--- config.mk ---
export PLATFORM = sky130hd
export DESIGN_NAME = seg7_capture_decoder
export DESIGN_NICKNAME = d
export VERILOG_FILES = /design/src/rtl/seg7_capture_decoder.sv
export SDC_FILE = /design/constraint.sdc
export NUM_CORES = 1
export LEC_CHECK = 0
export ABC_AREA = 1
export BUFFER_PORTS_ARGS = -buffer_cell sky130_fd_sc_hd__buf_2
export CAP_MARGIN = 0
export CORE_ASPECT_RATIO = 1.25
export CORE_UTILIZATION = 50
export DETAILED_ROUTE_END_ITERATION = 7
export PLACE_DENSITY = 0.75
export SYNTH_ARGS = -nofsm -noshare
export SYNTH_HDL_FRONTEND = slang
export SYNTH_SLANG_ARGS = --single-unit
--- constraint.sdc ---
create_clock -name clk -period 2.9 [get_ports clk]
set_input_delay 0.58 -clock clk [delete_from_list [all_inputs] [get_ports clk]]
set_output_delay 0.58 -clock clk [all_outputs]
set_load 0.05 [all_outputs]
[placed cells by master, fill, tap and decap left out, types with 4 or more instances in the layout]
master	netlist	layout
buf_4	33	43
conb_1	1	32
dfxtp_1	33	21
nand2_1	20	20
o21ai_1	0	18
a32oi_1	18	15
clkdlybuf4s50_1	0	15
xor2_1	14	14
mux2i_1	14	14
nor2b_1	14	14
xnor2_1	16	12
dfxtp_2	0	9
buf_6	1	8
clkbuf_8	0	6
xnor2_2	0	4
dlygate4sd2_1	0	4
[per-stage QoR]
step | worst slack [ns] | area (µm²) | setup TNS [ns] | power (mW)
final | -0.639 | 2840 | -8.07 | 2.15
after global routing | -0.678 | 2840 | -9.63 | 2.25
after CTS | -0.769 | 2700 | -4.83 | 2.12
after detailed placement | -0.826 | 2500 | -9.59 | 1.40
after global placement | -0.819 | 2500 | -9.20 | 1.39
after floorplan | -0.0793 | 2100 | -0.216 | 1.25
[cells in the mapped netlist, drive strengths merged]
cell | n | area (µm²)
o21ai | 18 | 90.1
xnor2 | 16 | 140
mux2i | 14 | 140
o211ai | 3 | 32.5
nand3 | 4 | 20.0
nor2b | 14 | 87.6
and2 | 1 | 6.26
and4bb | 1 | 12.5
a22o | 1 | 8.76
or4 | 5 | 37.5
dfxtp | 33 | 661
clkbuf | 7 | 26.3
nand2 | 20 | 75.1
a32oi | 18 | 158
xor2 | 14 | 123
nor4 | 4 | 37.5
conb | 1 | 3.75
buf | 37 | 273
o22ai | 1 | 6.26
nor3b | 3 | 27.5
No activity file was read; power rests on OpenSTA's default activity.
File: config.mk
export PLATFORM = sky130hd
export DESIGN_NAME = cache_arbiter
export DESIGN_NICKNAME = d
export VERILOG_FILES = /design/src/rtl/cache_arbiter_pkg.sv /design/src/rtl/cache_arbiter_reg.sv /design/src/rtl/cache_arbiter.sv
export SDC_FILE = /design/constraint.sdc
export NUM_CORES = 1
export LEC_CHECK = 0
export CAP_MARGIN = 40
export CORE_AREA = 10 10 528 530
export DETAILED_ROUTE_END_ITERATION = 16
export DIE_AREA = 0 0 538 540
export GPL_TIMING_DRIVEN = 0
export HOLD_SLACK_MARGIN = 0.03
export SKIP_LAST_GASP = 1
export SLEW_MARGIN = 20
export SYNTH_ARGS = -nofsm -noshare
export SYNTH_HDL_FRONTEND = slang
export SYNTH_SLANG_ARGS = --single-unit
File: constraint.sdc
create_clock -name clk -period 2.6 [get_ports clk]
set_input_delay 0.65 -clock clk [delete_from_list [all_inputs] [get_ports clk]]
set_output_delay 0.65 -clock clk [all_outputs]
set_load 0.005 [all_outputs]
----------------------------------------
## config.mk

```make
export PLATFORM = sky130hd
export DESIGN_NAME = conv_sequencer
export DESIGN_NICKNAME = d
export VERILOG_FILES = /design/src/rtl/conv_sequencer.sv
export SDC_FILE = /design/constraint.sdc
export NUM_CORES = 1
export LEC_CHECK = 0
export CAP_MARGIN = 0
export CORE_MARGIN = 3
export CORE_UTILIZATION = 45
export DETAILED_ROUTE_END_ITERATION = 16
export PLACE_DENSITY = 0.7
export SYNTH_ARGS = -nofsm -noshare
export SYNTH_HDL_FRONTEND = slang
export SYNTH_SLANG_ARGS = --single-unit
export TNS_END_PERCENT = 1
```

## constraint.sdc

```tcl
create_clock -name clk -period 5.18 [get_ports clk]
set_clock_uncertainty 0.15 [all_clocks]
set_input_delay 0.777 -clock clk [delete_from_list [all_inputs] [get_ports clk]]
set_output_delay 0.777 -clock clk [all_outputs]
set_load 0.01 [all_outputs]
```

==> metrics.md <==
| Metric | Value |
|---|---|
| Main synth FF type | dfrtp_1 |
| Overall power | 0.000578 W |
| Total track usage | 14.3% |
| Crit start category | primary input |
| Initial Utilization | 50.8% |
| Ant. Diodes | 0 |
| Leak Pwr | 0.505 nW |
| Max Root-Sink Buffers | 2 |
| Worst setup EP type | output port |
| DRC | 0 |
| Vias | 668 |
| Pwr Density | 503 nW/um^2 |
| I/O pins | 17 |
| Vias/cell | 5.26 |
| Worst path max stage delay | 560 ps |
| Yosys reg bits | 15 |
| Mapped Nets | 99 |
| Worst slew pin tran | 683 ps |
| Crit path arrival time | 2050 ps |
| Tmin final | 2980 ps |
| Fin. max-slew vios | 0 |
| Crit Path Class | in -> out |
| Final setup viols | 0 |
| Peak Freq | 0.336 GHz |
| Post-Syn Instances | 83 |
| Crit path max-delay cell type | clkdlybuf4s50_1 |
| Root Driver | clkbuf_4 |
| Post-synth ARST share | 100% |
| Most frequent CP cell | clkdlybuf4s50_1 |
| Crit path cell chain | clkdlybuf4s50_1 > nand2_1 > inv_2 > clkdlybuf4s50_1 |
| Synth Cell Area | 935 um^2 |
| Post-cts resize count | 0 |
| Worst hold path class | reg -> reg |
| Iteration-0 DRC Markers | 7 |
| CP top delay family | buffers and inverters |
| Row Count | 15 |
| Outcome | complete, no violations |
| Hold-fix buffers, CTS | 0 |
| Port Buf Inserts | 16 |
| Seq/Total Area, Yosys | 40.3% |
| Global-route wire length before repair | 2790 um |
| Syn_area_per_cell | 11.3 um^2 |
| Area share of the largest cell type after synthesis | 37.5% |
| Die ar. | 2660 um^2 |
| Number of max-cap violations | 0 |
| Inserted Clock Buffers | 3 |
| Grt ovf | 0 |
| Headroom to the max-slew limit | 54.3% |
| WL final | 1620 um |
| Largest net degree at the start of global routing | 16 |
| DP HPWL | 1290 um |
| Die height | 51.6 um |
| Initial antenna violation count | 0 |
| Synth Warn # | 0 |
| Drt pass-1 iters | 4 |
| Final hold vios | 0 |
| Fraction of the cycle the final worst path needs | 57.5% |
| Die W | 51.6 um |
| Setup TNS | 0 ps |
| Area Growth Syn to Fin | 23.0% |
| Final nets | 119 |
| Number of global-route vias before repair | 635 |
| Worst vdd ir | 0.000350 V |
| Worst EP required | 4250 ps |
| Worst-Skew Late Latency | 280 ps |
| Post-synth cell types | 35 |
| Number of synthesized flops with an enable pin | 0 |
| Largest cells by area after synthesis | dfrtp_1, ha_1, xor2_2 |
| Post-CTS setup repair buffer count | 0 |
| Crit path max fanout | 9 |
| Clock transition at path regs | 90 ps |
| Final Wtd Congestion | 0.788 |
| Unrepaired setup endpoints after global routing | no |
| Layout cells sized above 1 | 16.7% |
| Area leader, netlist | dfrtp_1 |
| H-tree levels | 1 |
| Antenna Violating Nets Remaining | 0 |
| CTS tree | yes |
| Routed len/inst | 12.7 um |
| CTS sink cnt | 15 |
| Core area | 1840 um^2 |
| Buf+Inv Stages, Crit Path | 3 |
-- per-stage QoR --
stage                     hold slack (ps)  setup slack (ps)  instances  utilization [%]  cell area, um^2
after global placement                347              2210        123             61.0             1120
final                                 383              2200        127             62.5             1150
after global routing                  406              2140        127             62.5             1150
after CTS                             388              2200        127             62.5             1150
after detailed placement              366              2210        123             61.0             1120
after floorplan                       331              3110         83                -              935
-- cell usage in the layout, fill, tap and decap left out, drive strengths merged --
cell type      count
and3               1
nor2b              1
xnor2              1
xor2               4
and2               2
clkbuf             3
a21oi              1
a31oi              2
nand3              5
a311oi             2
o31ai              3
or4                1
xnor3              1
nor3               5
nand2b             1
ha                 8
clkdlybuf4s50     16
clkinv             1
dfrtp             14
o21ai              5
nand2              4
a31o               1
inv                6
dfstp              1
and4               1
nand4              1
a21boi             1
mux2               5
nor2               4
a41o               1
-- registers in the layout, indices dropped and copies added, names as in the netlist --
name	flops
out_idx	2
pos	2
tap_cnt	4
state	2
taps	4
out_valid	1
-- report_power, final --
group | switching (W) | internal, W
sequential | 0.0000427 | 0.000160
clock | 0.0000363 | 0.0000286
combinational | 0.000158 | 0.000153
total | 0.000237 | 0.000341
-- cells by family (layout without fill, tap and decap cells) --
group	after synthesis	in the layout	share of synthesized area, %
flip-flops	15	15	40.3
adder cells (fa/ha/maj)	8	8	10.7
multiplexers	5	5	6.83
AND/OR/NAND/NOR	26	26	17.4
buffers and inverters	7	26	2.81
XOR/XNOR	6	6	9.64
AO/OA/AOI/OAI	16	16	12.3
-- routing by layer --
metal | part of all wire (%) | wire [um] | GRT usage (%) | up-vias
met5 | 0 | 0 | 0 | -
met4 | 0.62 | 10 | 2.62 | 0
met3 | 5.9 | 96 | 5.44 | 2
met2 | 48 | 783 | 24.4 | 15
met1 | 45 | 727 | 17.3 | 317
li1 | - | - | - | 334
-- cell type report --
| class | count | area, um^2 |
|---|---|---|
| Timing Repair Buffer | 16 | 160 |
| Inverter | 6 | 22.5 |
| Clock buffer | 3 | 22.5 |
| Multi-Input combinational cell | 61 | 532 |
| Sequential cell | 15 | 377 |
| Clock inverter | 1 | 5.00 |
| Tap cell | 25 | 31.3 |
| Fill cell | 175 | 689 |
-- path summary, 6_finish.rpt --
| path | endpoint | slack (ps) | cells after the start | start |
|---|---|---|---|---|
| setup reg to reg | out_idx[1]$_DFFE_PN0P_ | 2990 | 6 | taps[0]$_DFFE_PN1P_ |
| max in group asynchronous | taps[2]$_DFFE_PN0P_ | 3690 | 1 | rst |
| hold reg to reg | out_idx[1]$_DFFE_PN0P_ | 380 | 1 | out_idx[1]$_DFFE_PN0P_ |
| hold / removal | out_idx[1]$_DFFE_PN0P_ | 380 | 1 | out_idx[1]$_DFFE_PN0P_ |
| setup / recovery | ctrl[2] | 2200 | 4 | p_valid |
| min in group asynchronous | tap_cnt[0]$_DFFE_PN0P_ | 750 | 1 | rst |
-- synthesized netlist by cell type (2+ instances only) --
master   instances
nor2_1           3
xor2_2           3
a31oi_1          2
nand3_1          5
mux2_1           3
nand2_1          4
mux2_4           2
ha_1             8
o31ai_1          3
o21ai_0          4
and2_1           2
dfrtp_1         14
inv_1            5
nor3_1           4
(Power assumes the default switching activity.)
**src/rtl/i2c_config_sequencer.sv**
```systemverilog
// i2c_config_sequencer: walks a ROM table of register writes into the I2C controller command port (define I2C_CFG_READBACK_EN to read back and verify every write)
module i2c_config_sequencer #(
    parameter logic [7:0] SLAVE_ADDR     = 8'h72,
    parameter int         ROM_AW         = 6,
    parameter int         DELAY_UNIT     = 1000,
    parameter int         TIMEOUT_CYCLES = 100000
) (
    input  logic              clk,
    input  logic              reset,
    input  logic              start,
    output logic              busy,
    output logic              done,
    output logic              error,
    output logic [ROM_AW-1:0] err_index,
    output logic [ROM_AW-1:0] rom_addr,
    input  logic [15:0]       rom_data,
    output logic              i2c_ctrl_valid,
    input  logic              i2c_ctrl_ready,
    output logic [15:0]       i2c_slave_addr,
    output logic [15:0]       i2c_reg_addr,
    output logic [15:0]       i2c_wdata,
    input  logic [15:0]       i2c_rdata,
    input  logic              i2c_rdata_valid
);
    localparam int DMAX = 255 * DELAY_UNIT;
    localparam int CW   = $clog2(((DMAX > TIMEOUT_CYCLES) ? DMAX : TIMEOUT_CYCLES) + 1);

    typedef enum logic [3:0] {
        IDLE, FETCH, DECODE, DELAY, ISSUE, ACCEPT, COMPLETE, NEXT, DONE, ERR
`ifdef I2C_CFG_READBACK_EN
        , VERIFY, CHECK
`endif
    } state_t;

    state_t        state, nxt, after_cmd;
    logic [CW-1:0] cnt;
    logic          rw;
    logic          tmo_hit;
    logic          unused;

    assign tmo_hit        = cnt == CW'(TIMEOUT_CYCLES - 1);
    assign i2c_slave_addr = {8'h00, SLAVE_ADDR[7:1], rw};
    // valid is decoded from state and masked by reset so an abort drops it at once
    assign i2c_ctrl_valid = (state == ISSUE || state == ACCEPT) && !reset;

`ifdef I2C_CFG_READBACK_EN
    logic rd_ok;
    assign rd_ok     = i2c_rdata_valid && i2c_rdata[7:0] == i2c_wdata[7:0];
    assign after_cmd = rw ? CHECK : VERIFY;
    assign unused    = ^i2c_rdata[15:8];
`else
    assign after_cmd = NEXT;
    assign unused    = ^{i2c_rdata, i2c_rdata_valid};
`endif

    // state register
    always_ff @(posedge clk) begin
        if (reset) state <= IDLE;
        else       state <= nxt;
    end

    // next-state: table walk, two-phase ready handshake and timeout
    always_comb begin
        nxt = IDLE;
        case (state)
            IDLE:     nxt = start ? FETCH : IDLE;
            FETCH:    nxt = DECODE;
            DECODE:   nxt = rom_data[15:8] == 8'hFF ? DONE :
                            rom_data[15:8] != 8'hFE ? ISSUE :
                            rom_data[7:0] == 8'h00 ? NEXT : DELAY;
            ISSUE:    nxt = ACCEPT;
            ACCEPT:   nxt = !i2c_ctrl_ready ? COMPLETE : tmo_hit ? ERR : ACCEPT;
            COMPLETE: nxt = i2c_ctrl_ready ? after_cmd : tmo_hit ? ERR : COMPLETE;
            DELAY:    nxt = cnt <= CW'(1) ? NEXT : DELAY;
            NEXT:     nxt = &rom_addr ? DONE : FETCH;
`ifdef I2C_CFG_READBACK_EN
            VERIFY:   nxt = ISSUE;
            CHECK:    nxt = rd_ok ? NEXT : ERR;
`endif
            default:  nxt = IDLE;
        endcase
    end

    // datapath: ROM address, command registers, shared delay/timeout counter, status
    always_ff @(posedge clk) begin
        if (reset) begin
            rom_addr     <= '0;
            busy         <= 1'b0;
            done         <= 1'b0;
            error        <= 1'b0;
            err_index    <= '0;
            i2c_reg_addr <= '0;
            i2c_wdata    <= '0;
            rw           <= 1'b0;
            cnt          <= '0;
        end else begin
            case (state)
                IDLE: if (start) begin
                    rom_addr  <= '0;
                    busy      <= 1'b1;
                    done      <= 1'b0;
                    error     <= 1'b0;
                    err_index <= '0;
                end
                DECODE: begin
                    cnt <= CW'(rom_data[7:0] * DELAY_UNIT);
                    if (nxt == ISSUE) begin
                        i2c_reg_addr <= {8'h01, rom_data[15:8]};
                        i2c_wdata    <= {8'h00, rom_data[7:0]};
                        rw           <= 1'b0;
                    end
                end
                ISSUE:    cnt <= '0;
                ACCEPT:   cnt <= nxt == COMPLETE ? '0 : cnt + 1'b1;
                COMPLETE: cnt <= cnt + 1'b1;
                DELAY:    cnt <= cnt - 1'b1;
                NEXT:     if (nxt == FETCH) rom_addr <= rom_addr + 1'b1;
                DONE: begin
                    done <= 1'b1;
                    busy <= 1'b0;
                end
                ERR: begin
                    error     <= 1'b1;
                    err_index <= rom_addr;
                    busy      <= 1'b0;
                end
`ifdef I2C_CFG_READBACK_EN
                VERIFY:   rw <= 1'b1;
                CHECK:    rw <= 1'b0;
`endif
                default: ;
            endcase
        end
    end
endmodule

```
----------------------------------------
- **Exercise**: Reproduce every line from the entries that holds the word "floorplan".

- **Response**:
after floorplan | -0.0793 | 2100 | -0.216 | 1.25
after floorplan                       331              3110         83                -              935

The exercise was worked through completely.